Notes from a business writer... and now, novelist
That was enlightening. It shouldn't have been, but it was. (G)
We have a tendency to get a little formulaic... because it often works!Thanks for your comment and welcome to the Blog.
The video reminded me of every movie that I've ever seen. Luckily, most books aren't that bad. Glad to have found you.
I see from your profile that you're from Ashtabula. We're fellow refugees. I grew up in Cleveland. Used to visit Ashtabula when I worked on an iron ore freighter way back when.

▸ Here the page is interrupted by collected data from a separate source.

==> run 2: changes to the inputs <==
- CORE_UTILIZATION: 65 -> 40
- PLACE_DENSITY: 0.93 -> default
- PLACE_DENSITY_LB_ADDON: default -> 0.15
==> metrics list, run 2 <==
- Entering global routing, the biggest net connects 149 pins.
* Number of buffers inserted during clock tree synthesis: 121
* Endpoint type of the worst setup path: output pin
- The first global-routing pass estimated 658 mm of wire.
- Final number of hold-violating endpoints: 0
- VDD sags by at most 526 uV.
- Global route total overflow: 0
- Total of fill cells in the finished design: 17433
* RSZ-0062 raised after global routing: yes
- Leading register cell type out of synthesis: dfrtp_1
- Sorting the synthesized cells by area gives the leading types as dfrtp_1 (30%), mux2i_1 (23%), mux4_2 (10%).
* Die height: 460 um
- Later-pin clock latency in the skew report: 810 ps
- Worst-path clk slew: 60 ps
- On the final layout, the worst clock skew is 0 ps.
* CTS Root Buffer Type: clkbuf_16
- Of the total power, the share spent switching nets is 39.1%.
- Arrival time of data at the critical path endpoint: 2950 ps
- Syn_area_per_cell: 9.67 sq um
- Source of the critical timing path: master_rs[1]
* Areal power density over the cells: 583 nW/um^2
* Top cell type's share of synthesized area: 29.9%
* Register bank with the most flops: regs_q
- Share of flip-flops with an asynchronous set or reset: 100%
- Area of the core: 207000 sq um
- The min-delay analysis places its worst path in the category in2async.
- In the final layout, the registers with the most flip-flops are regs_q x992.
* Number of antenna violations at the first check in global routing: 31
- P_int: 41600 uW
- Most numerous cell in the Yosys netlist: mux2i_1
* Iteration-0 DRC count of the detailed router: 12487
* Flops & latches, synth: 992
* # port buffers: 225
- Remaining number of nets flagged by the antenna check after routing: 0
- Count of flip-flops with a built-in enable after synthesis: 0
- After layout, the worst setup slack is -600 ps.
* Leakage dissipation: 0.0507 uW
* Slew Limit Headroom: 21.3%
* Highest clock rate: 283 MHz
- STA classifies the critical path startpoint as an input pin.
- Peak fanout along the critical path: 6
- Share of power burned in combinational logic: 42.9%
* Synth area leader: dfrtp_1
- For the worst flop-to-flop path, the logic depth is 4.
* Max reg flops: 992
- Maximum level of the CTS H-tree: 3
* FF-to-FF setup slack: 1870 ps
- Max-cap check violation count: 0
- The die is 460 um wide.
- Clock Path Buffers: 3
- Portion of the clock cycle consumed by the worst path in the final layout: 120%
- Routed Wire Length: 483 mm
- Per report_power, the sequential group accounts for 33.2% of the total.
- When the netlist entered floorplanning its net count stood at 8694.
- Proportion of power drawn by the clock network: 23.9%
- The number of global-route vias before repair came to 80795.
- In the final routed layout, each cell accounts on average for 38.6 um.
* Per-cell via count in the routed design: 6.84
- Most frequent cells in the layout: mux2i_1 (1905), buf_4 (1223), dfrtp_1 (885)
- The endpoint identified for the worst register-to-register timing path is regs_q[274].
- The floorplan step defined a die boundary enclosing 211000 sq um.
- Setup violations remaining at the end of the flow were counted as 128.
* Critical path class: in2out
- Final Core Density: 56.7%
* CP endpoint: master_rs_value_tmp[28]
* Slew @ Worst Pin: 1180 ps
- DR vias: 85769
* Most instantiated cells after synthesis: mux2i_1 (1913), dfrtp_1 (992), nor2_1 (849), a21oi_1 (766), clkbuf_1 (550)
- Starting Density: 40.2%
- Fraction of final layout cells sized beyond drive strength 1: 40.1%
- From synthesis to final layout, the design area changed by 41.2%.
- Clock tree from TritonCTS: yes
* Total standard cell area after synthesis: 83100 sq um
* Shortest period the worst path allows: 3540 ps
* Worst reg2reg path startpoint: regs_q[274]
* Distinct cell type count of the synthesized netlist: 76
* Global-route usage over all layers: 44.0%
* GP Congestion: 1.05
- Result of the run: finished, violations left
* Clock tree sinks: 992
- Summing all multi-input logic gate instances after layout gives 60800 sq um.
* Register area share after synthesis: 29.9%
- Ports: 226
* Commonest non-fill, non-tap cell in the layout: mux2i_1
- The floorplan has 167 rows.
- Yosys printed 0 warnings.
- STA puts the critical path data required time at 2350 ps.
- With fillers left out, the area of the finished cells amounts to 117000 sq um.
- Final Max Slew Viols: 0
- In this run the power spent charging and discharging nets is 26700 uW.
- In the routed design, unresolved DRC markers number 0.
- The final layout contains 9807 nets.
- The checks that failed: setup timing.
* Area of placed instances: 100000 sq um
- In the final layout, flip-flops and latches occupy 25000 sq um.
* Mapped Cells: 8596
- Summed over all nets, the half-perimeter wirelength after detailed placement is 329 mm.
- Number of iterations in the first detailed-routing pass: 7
### config.mk
export PLATFORM = sky130hd
export DESIGN_NAME = uart_baud_gen_frac
export DESIGN_NICKNAME = d
export VERILOG_FILES = /design/src/rtl/uart_baud_gen_frac.sv
export SDC_FILE = /design/constraint.sdc
export NUM_CORES = 1
export LEC_CHECK = 0
export ABC_AREA = 0
export BUFFER_PORTS_ARGS = -buffer_cell sky130_fd_sc_hd__buf_2
export CORE_MARGIN = 8
export CORE_UTILIZATION = 55
export CTS_BUF_LIST = sky130_fd_sc_hd__clkbuf_8
export CTS_CLUSTER_DIAMETER = 80
export DETAILED_ROUTE_END_ITERATION = 10
export PLACE_DENSITY = 0.78
export SYNTH_ARGS = -nofsm -noshare
export SYNTH_HDL_FRONTEND = slang
export SYNTH_SLANG_ARGS = --single-unit
export TNS_END_PERCENT = 1
### constraint.sdc
create_clock -name uart_clk_i -period 8.8 [get_ports uart_clk_i]
set_clock_uncertainty 0.15 [all_clocks]
set_input_delay 0.88 -clock uart_clk_i [delete_from_list [all_inputs] [get_ports uart_clk_i]]
set_output_delay 0.88 -clock uart_clk_i [all_outputs]
set_load 0.02 [all_outputs]
### src/rtl/uart_baud_gen_frac.sv
// uart_baud_gen_frac
//
// Fractional baud-rate generator for the UART controller. It divides the
// reference clock into two single-cycle clock-enable pulses:
//   - rx_clk_en_o at the oversampling rate, for the RX sampler
//   - tx_clk_en_o at the bit rate, for the TX shifter
// The RX period is baud_div_i + baud_frac_i/2^FRAC_W reference cycles.
// The TX period is 16 or 8 RX periods.
//
// Optional feature macro: UART_BAUD_FRAC_EN
//   - Defined: the fractional accumulator is built and baud_frac_i is used.
//   - Undefined: the block is a pure integer divider and baud_frac_i is
//     ignored.
//
// Ports:
//   uart_clk_i    reference clock (the only clock)
//   uart_rst_n_i  synchronous active-low reset
//   gen_en_i      generator enable; low holds the counters idle
//   baud_div_i    integer part of the RX period, in clock cycles
//   baud_frac_i   fractional part of the RX period, in 1/2^FRAC_W cycles
//   ovs_sel_i     oversampling select: 0 = 16x, 1 = 8x
//   tx_restart_i  one-cycle pulse that realigns the TX bit phase
//   rx_clk_en_o   one-cycle pulse per RX (oversampling) period
//   tx_clk_en_o   one-cycle pulse per bit period, coincident with an RX pulse
//   div_zero_o    high while the shadowed integer divisor is 0

module uart_baud_gen_frac #(
  parameter int DIV_W  = 16,
  parameter int FRAC_W = 4
) (
  input  logic              uart_clk_i,
  input  logic              uart_rst_n_i,
  input  logic              gen_en_i,
  input  logic [DIV_W-1:0]  baud_div_i,
  input  logic [FRAC_W-1:0] baud_frac_i,
  input  logic              ovs_sel_i,
  input  logic              tx_restart_i,
  output logic              rx_clk_en_o,
  output logic              tx_clk_en_o,
  output logic              div_zero_o
);

  localparam int CNT_W = DIV_W + 1;

  logic             en_q, en_d;
  logic [DIV_W-1:0] div_sh_q, div_sh_d;
  logic             ovs_sh_q, ovs_sh_d;
  logic [CNT_W-1:0] rx_cnt_q, rx_cnt_d;
  logic [3:0]       tx_cnt_q, tx_cnt_d;
  logic             rx_en_q, rx_en_d;
  logic             tx_en_q, tx_en_d;
  logic             div_zero_q, div_zero_d;

  logic             arm;
  logic             shadow_load;
  logic             period_end;
  logic             carry;
  logic [CNT_W-1:0] period_last;
  logic [3:0]       tx_term;

  // The first enabled cycle only arms the generator: the shadows capture
  // the inputs and the counters stay at 0. With divisor N, the first RX
  // pulse therefore follows the N-th edge after the arming edge.
  // The shadows reload in every cycle that carries an RX pulse. A divisor
  // change made mid-period therefore only affects the following period.
  always_comb begin
    arm         = gen_en_i & ~en_q;
    shadow_load = gen_en_i & (~en_q | rx_en_q);
    // A divisor of 0 behaves as 1. The carry stretches this period by one
    // cycle.
    if (div_sh_q == '0) begin
      period_last = CNT_W'(carry);
    end else begin
      period_last = {1'b0, div_sh_q} - CNT_W'(1) + CNT_W'(carry);
    end
    period_end = gen_en_i & en_q & (rx_cnt_q == period_last);
    tx_term    = ovs_sh_q ? 4'd7 : 4'd15;
  end

  // Next-state logic for the counters, the shadows and the pulses.
  // The TX terminal test is an equality test. If an 8x switch happens while
  // tx_cnt is already above 7, the counter wraps through 15 -> 0 without
  // emitting a TX pulse. A restart pulse overrides a coinciding terminal
  // count.
  always_comb begin
    en_d     = gen_en_i;
    div_sh_d = div_sh_q;
    ovs_sh_d = ovs_sh_q;
    rx_cnt_d = '0;
    tx_cnt_d = '0;
    rx_en_d  = 1'b0;
    tx_en_d  = 1'b0;
    if (shadow_load) begin
      div_sh_d = baud_div_i;
      ovs_sh_d = ovs_sel_i;
    end
    if (gen_en_i && !arm) begin
      rx_cnt_d = period_end ? '0 : rx_cnt_q + CNT_W'(1);
      rx_en_d  = period_end;
      tx_cnt_d = tx_cnt_q;
      if (tx_restart_i) begin
        tx_cnt_d = '0;
      end else if (period_end) begin
        if (tx_cnt_q == tx_term) begin
          tx_cnt_d = '0;
          tx_en_d  = 1'b1;
        end else begin
          tx_cnt_d = tx_cnt_q + 4'd1;
        end
      end
    end
    div_zero_d = (div_sh_d == '0);
  end

  // State register. All outputs come straight from these flops.
  always_ff @(posedge uart_clk_i) begin
    if (!uart_rst_n_i) begin
      en_q       <= 1'b0;
      div_sh_q   <= '0;
      ovs_sh_q   <= 1'b0;
      rx_cnt_q   <= '0;
      tx_cnt_q   <= '0;
      rx_en_q    <= 1'b0;
      tx_en_q    <= 1'b0;
      div_zero_q <= 1'b0;
    end else begin
      en_q       <= en_d;
      div_sh_q   <= div_sh_d;
      ovs_sh_q   <= ovs_sh_d;
      rx_cnt_q   <= rx_cnt_d;
      tx_cnt_q   <= tx_cnt_d;
      rx_en_q    <= rx_en_d;
      tx_en_q    <= tx_en_d;
      div_zero_q <= div_zero_d;
    end
  end

`ifdef UART_BAUD_FRAC_EN
  logic [FRAC_W-1:0] frac_sh_q, frac_sh_d;
  logic [FRAC_W-1:0] frac_acc_q, frac_acc_d;
  logic              carry_q, carry_d;

  // The fraction accumulates once per RX period. Its overflow is a carry
  // that lengthens only the next period by one cycle, so the average
  // period is div + frac/2^FRAC_W.
  always_comb begin
    frac_sh_d  = shadow_load ? baud_frac_i : frac_sh_q;
    frac_acc_d = frac_acc_q;
    carry_d    = carry_q;
    if (!gen_en_i || arm) begin
      frac_acc_d = '0;
      carry_d    = 1'b0;
    end else if (period_end) begin
      {carry_d, frac_acc_d} = {1'b0, frac_acc_q} + {1'b0, frac_sh_q};
    end
  end

  // Registers for the fractional accumulator and its shadow.
  always_ff @(posedge uart_clk_i) begin
    if (!uart_rst_n_i) begin
      frac_sh_q  <= '0;
      frac_acc_q <= '0;
      carry_q    <= 1'b0;
    end else begin
      frac_sh_q  <= frac_sh_d;
      frac_acc_q <= frac_acc_d;
      carry_q    <= carry_d;
    end
  end

  assign carry = carry_q;
`else
  logic unused_frac;
  assign unused_frac = ^baud_frac_i;
  assign carry       = 1'b0;
`endif

  assign rx_clk_en_o = rx_en_q;
  assign tx_clk_en_o = tx_en_q;
  assign div_zero_o  = div_zero_q;

endmodule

Wow, small world, fellow refugee! My mother had a business on Bridge Street, where all the sailors hung out while waiting for the boats to load. I see where North East Ohio has lost significant population. To the point where Youngstown and Cleveland are tearing down houses to make the city limits smaller. I hope you found a great place to live, with better weather and a better economy. I sure did, and I brought my parents and my sister with me. (G)Enjoying your posts, good luck with the book!
If your mother had a bar on Bridge Street, I may have met her! LOL!Living now in Connecticut. Most of my family remains in Cleveland. Very happy here... although today's weather reminds of the gray, rainy skies along the coast of Lake Erie...Thanks for your nice comments.
OMG, that was hilarious.(why am i here instead of writing? never mind. Just answered my own question).
She did, I'm sure you have. It was the Leeward. Opal and Mary Ann were two of the best bartenders on Bridge Street. We were known for hamburgers and pint drafts. My Mom was relatively shy, many people never realized that she owned the place.
If she remembers a kid from the crew of either the William G. Mather (Cleveland Cliffs) or the Walter A. Sterling (also CC) who looked like he just made his First Holy Communion... that was me!The Mather, by the way, is now a museum docked next to the Rock and Roll Hall of Fame in Cleveland. That should give you an idea of how ancient I am.